On Thu, Apr 17, 2025, Kai Huang wrote:
> I think the sgx_updatesvn() should just return true when EUPDATESVN returns 0 
> or
> SGX_NO_UPDATE, and return false for all other error codes.  And it should
> ENCLS_WARN() for all other error codes, except SGX_INSUFFICIENT_ENTROPY 
> because
> it can still legally happen.
> 
> Something like:
> 
>       do {
>               ret = __eupdatesvn();
>               if (ret != SGX_INSUFFICIENT_ENTROPY)
>                       break;
>       } while (--retry);

This can be:

        do {
                ret = __eupdatesvn();
        } while (ret == SGX_INSUFFICIENT_ENTROPY && --retry)

To make it super obvious that retry is only relevant to lack of entropy.

>       if (!ret || ret == SGX_NO_UPDATE) {
>               /*
>                * SVN successfully updated, or it was already up-to-date.
>                * Let users know when the update was successful.
>                */
>               if (!ret)
>                       pr_info("SVN updated successfully\n");
>               return true;

Returning true/false is confusing since the vast majority of the SGX code uses
'0' for success.  A lot of cleverness went into splicing SGX's error codes into
the kernel's -ernno; it would be a shame to ignore that :-)

E.g. this looks wrong at first (and second glance)

                        ret = sgx_updatesvn();
                        if (!ret) {
                                /*
                                 * sgx_updatesvn() returned unknown error, smth
                                 * must be broken, do not allocate a page from 
EPC
                                 */
                                spin_unlock(&sgx_epc_eupdatesvn_lock);
                                spin_unlock(&node->lock);
                                return NULL;
                        }

>       }
> 
>       /*
>        * EUPDATESVN was called when EPC is empty, all other error
>        * codes are unexcepted except running out of entropy.
>        */
>       if (ret != SGX_INSUFFICIENT_ENTROPY)
>               ENCLS_WARN(ret, "EUPDATESVN");
> 
>       return false;
>               
> 
> In __sgx_alloc_epc_page_from_node(), it should fail to allocate EPC page and
> return -ENOMEM when sgx_updatesvn() returns false.  We should only allow EPC 
> to

No, it should return a meaningful error code, not -ENOMEM.  And if that's the
behavior you want, then __sgx_alloc_epc_page() should be updated to bail 
immediately.
The current code assuming -ENOMEM is the only failure scenario:

        do {
                page = __sgx_alloc_epc_page_from_node(nid);
                if (page)
                        return page;

                nid = next_node_in(nid, sgx_numa_mask);
        } while (nid != nid_start);

That should be something like:

        do {
                page = __sgx_alloc_epc_page_from_node(nid);
                if (!IS_ERR(page) || PTR_ERR(page) != -ENOMEM)
                        return page;

                nid = next_node_in(nid, sgx_numa_mask);
        } while (nid != nid_start);

> be allocated when we know the SVN is already up-to-date.
> 
> Any further call of EPC allocation will trigger sgx_updatesvn() again.  If it
> was failed due to unexpected error, then it should continue to fail,
> guaranteeing "sgx_alloc_epc_page() return consistently -ENOMEM, if the
> unexpected happens".  If it was failed due to running out of entropy, it then
> may fail again, or it will just succeed and then SGX can continue to work.

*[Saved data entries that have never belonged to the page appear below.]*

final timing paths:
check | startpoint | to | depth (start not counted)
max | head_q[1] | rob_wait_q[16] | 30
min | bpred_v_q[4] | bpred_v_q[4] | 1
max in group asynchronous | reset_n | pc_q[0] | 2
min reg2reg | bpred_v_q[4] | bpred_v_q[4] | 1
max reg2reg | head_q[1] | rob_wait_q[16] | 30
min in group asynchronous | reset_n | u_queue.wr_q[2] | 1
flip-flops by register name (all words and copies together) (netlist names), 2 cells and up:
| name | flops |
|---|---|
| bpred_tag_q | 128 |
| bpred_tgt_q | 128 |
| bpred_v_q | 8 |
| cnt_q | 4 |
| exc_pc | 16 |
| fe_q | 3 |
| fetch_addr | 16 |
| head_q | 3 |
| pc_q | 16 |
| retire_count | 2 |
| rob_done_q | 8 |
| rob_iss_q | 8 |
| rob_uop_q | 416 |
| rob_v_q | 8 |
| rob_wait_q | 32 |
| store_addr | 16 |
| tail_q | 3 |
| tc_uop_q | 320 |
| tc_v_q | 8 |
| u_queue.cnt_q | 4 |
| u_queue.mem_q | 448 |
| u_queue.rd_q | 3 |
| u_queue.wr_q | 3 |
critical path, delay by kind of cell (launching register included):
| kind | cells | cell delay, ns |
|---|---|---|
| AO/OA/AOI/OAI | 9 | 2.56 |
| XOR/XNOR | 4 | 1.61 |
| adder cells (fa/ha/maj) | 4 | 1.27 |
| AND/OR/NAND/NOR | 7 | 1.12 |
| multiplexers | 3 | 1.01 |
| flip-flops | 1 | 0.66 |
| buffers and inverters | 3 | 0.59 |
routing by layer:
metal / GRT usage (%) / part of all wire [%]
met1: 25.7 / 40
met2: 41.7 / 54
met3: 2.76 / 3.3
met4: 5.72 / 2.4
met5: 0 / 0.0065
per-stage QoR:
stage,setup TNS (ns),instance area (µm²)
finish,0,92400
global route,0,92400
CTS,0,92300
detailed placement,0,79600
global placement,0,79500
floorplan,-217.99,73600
==> config.mk <==
export PLATFORM = sky130hd
export DESIGN_NAME = gled_top
export DESIGN_NICKNAME = d
export VERILOG_FILES = /design/src/hw/gled_pkg.sv /design/src/hw/gled_top.sv
export VERILOG_INCLUDE_DIRS = /design/src /design/src/hw
export SDC_FILE = /design/constraint.sdc
export NUM_CORES = 1
export LEC_CHECK = 0
export BUFFER_PORTS_ARGS = -buffer_cell sky130_fd_sc_hd__buf_2
export CAP_MARGIN = 20
export CORE_MARGIN = 5
export CORE_UTILIZATION = 51
export CTS_BUF_LIST = sky130_fd_sc_hd__clkbuf_8 sky130_fd_sc_hd__clkbuf_16
export DETAILED_ROUTE_END_ITERATION = 7
export PLACE_DENSITY = 0.82
export SYNTH_ARGS = -nofsm -noshare
export SYNTH_HDL_FRONTEND = slang
export SYNTH_SLANG_ARGS = --single-unit
==> constraint.sdc <==
create_clock -name ref_clk -period 2.5 [get_ports ref_clk]
set_input_delay 0.25 -clock ref_clk [delete_from_list [all_inputs] [get_ports ref_clk]]
set_output_delay 0.25 -clock ref_clk [all_outputs]
set_load 0.01 [all_outputs]
$ cat src/rtl/fpt_flat_panel_timing.sv
// The placing of the registers and the Wishbone register port are this design's own decisions.
`timescale 1ns/1ps
module fpt_flat_panel_timing
#(
	parameter int CLK_MHZ = fpt_pkg::SYS_CLK_MHZ
)
(
	// clock and reset
	input  wire logic                     mclk,
	input  wire logic                     rst_n,
	// wishbone slave
	input  wire logic                     wb_cyc_i,
	input  wire logic                     wb_stb_i,
	input  wire logic                     wb_we_i,
	input  wire logic [fpt_pkg::ADR_W-1:0] wb_adr_i,
	input  wire logic [3:0]               wb_sel_i,
	input  wire logic [31:0]              wb_dat_i,
	output logic      [31:0]              wb_dat_o,
	output logic                          wb_ack_o,
	// pixel source
	input  wire logic [15:0]              pixData,
	output logic                          pixTake,
	// panel
	output logic                          dotClock,
	output logic                          lineSync,
	output logic                          frameSync,
	output logic                          displayActive,
	output logic                          pixelValid,
	output logic                          lampSwitch,
	output logic      [5:0]               red,
	output logic      [5:0]               green,
	output logic      [5:0]               blue,
	// analogue monitor sync
	output logic                          monLineSync,
	output logic                          monFrameSync
);
	import fpt_pkg::*;

	localparam logic [8:0] CLK_LIM = 9'(CLK_MHZ);

	//----------------------------------------------------------------
	// functions
	//----------------------------------------------------------------
	function automatic logic [31:0] mergeBytes(input logic [31:0] old,
		input logic [31:0] dat, input logic [3:0] sel);
		logic [31:0] res;
		res = old;
		for (int i = 0; i < 4; i++)
		begin
			if (sel[i])
				res[i*8 +: 8] = dat[i*8 +: 8];
		end
		return res;
	endfunction

	function automatic logic [HCNT_W-1:0] resWidth(input logic [1:0] res);
		case (res)
			RES_800:  return W800;
			RES_1024: return W1024;
			default:  return W640;
		endcase
	endfunction

	function automatic logic [VCNT_W-1:0] resHeight(input logic [1:0] res);
		case (res)
			RES_800:  return H600;
			RES_1024: return H768;
			default:  return H480;
		endcase
	endfunction

	function automatic logic [HCNT_W-1:0] hUnits(input logic [SET_W-1:0] s);
		return HCNT_W'({s, 3'b000});
	endfunction

	function automatic logic [VCNT_W-1:0] vUnits(input logic [SET_W-1:0] s);
		return VCNT_W'(s);
	endfunction

	// 16bpp is 5:6:5, 8bpp is 3:3:2; low bits replicate msbs
	function automatic logic [17:0] expandPix(input logic [15:0] p, input logic deep);
		if (deep)
			return {p[15:11], p[15], p[10:5], p[4:0], p[4]};
		return {p[7:5], p[7:5], p[4:2], p[4:2], p[1:0], p[1:0], p[1:0]};
	endfunction

	//----------------------------------------------------------------
	// registers
	//----------------------------------------------------------------
	logic [31:0]       ctrl_r;
	logic [31:0]       dotMhz_r;
	logic [31:0]       lineSet_r;
	logic [31:0]       frameSet_r;
	logic [31:0]       rdData;
	logic              busReq;
	logic [HCNT_W-1:0] hCount_r;
	logic [VCNT_W-1:0] vCount_r;
	logic              panelOn;

	assign busReq  = wb_cyc_i & wb_stb_i;
	assign panelOn = (ctrl_r[CTRL_TYPE_LSB +: 2] == TYPE_CUSTOM);

	always_comb
	begin
		rdData = 32'h0000_0000;
		case (wb_adr_i)
			REG_CTRL:   rdData = ctrl_r;
			REG_DOTCLK: rdData = dotMhz_r;
			REG_LINE:   rdData = lineSet_r;
			REG_FRAME:  rdData = frameSet_r;
			REG_STATUS:
			begin
				rdData[STAT_HCNT_LSB +: HCNT_W] = hCount_r;
				rdData[STAT_VCNT_LSB +: VCNT_W] = vCount_r;
				rdData[STAT_VVIS] = (vCount_r < resHeight(ctrl_r[CTRL_RES_LSB +: 2]));
			end
			default:    rdData = 32'h0000_0000;
		endcase
	end

	// one wait state: ack rises one edge after the request
	always_ff @(posedge mclk or negedge rst_n)
	begin
		if (!rst_n)
		begin
			wb_ack_o <= 1'b0;
			wb_dat_o <= 32'h0000_0000;
		end
		else
		begin
			wb_ack_o <= busReq & ~wb_ack_o;
			wb_dat_o <= rdData;
		end
	end

	// writes land at the edge where the master sees ack
	always_ff @(posedge mclk or negedge rst_n)
	begin
		if (!rst_n)
		begin
			ctrl_r     <= CTRL_RESET;
			dotMhz_r   <= DOTCLK_RESET;
			lineSet_r  <= LINE_RESET;
			frameSet_r <= FRAME_RESET;
		end
		else if (busReq && wb_ack_o && wb_we_i)
		begin
			case (wb_adr_i)
				REG_CTRL:   ctrl_r     <= mergeBytes(ctrl_r, wb_dat_i, wb_sel_i);
				REG_DOTCLK: dotMhz_r   <= mergeBytes(dotMhz_r, wb_dat_i, wb_sel_i);
				REG_LINE:   lineSet_r  <= mergeBytes(lineSet_r, wb_dat_i, wb_sel_i);
				REG_FRAME:  frameSet_r <= mergeBytes(frameSet_r, wb_dat_i, wb_sel_i);
				default:    ;
			endcase
		end
	end

	//----------------------------------------------------------------
	// pixel clock divider
	//----------------------------------------------------------------
	// phase accumulator toggles the clock; above half mclk it saturates
	logic [8:0] halfStep;
	logic [8:0] phaseSum;
	logic [8:0] phase_r;
	logic       dotClk_r;
	logic       wrap;
	logic       pixEn;

	always_comb
	begin
		halfStep = {dotMhz_r[7:0], 1'b0};
		if (halfStep > CLK_LIM)
			halfStep = CLK_LIM;
		phaseSum = phase_r + halfStep;
	end

	assign wrap  = panelOn && (phaseSum >= CLK_LIM) && (halfStep != 9'h000);
	assign pixEn = wrap & dotClk_r;  // falling edge: data settles before the rise

	always_ff @(posedge mclk or negedge rst_n)
	begin
		if (!rst_n)
		begin
			phase_r  <= 9'h000;
			dotClk_r <= 1'b0;
		end
		else if (!panelOn)
		begin
			phase_r  <= 9'h000;
			dotClk_r <= 1'b0;
		end
		else if (wrap)
		begin
			phase_r  <= phaseSum - CLK_LIM;
			dotClk_r <= ~dotClk_r;
		end
		else
			phase_r <= phaseSum;
	end

	assign dotClock = dotClk_r;

	//----------------------------------------------------------------
	// line and frame counters
	//----------------------------------------------------------------
	logic [HCNT_W-1:0] hVisW;
	logic [HCNT_W-1:0] hSyncOn;
	logic [HCNT_W-1:0] hSyncOff;
	logic [HCNT_W-1:0] hTotal;
	logic [VCNT_W-1:0] vVisH;
	logic [VCNT_W-1:0] vSyncOn;
	logic [VCNT_W-1:0] vSyncOff;
	logic [VCNT_W-1:0] vTotal;
	logic              hVis;
	logic              vVis;
	logic              hSyn;
	logic              vSyn;

	always_comb
	begin
		hVisW    = resWidth(ctrl_r[CTRL_RES_LSB +: 2]);
		vVisH    = resHeight(ctrl_r[CTRL_RES_LSB +: 2]);
		hSyncOn  = hVisW + hUnits(lineSet_r[FRONT_LSB +: SET_W]);
		hSyncOff = hSyncOn + hUnits(lineSet_r[WIDTH_LSB +: SET_W]);
		hTotal   = hSyncOff + hUnits(lineSet_r[BACK_LSB +: SET_W]);
		vSyncOn  = vVisH + vUnits(frameSet_r[FRONT_LSB +: SET_W]);
		vSyncOff = vSyncOn + vUnits(frameSet_r[WIDTH_LSB +: SET_W]);
		vTotal   = vSyncOff + vUnits(frameSet_r[BACK_LSB +: SET_W]);
		hVis     = hCount_r < hVisW;
		vVis     = vCount_r < vVisH;
		hSyn     = (hCount_r >= hSyncOn) && (hCount_r < hSyncOff);
		vSyn     = (vCount_r >= vSyncOn) && (vCount_r < vSyncOff);
	end

	// >= wrap keeps counters sane when settings shrink mid-frame
	always_ff @(posedge mclk or negedge rst_n)
	begin
		if (!rst_n)
		begin
			hCount_r <= '0;
			vCount_r <= '0;
		end
		else if (!panelOn)
		begin
			hCount_r <= '0;
			vCount_r <= '0;
		end
		else if (pixEn)
		begin
			if (hCount_r >= hTotal - 13'h0001)
			begin
				hCount_r <= '0;
				if (vCount_r >= vTotal - 11'h001)
					vCount_r <= '0;
				else
					vCount_r <= vCount_r + 11'h001;
			end
			else
				hCount_r <= hCount_r + 13'h0001;
		end
	end

	//----------------------------------------------------------------
	// panel outputs
	//----------------------------------------------------------------
	logic [17:0] pixRgb;
	logic        linePol;
	logic        framePol;

	assign pixRgb   = expandPix(pixData, ctrl_r[CTRL_DEEP]);
	assign linePol  = ctrl_r[CTRL_LPOL];
	assign framePol = ctrl_r[CTRL_FPOL];
	assign pixTake  = pixEn & hVis & vVis;

	always_ff @(posedge mclk or negedge rst_n)
	begin
		if (!rst_n)
		begin
			lineSync      <= 1'b1;
			frameSync     <= 1'b1;
			displayActive <= 1'b0;
			pixelValid    <= 1'b0;
			red           <= 6'h00;
			green         <= 6'h00;
			blue          <= 6'h00;
			monLineSync   <= 1'b1;
			monFrameSync  <= 1'b1;
		end
		else if (!panelOn)
		begin
			lineSync      <= ~linePol;
			frameSync     <= ~framePol;
			displayActive <= 1'b0;
			pixelValid    <= 1'b0;
			red           <= 6'h00;
			green         <= 6'h00;
			blue          <= 6'h00;
			monLineSync   <= ~linePol;
			monFrameSync  <= ~framePol;
		end
		else if (pixEn)
		begin
			lineSync      <= hSyn ~^ linePol;
			frameSync     <= vSyn ~^ framePol;
			displayActive <= hVis & vVis;
			pixelValid    <= hVis & vVis;
			red           <= (hVis & vVis) ? pixRgb[17:12] : 6'h00;
			green         <= (hVis & vVis) ? pixRgb[11:6] : 6'h00;
			blue          <= (hVis & vVis) ? pixRgb[5:0] : 6'h00;
			monLineSync   <= ctrl_r[CTRL_MON] ? (hSyn ~^ linePol) : ~linePol;
			monFrameSync  <= ctrl_r[CTRL_MON] ? (vSyn ~^ framePol) : ~framePol;
		end
	end

	assign lampSwitch = ctrl_r[CTRL_LAMP];

endmodule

Side topic, the function comment for __sgx_alloc_epc_page() is stale/wrong.  It
returns ERR_PTR(-ENOMEM), not NULL, on failure.

/**
 * __sgx_alloc_epc_page() - Allocate an EPC page
 *
 * Iterate through NUMA nodes and reserve ia free EPC page to the caller. Start
 * from the NUMA node, where the caller is executing.
 *
 * Return:
 * - an EPC page:       A borrowed EPC pages were available.
 * - NULL:              Out of EPC pages.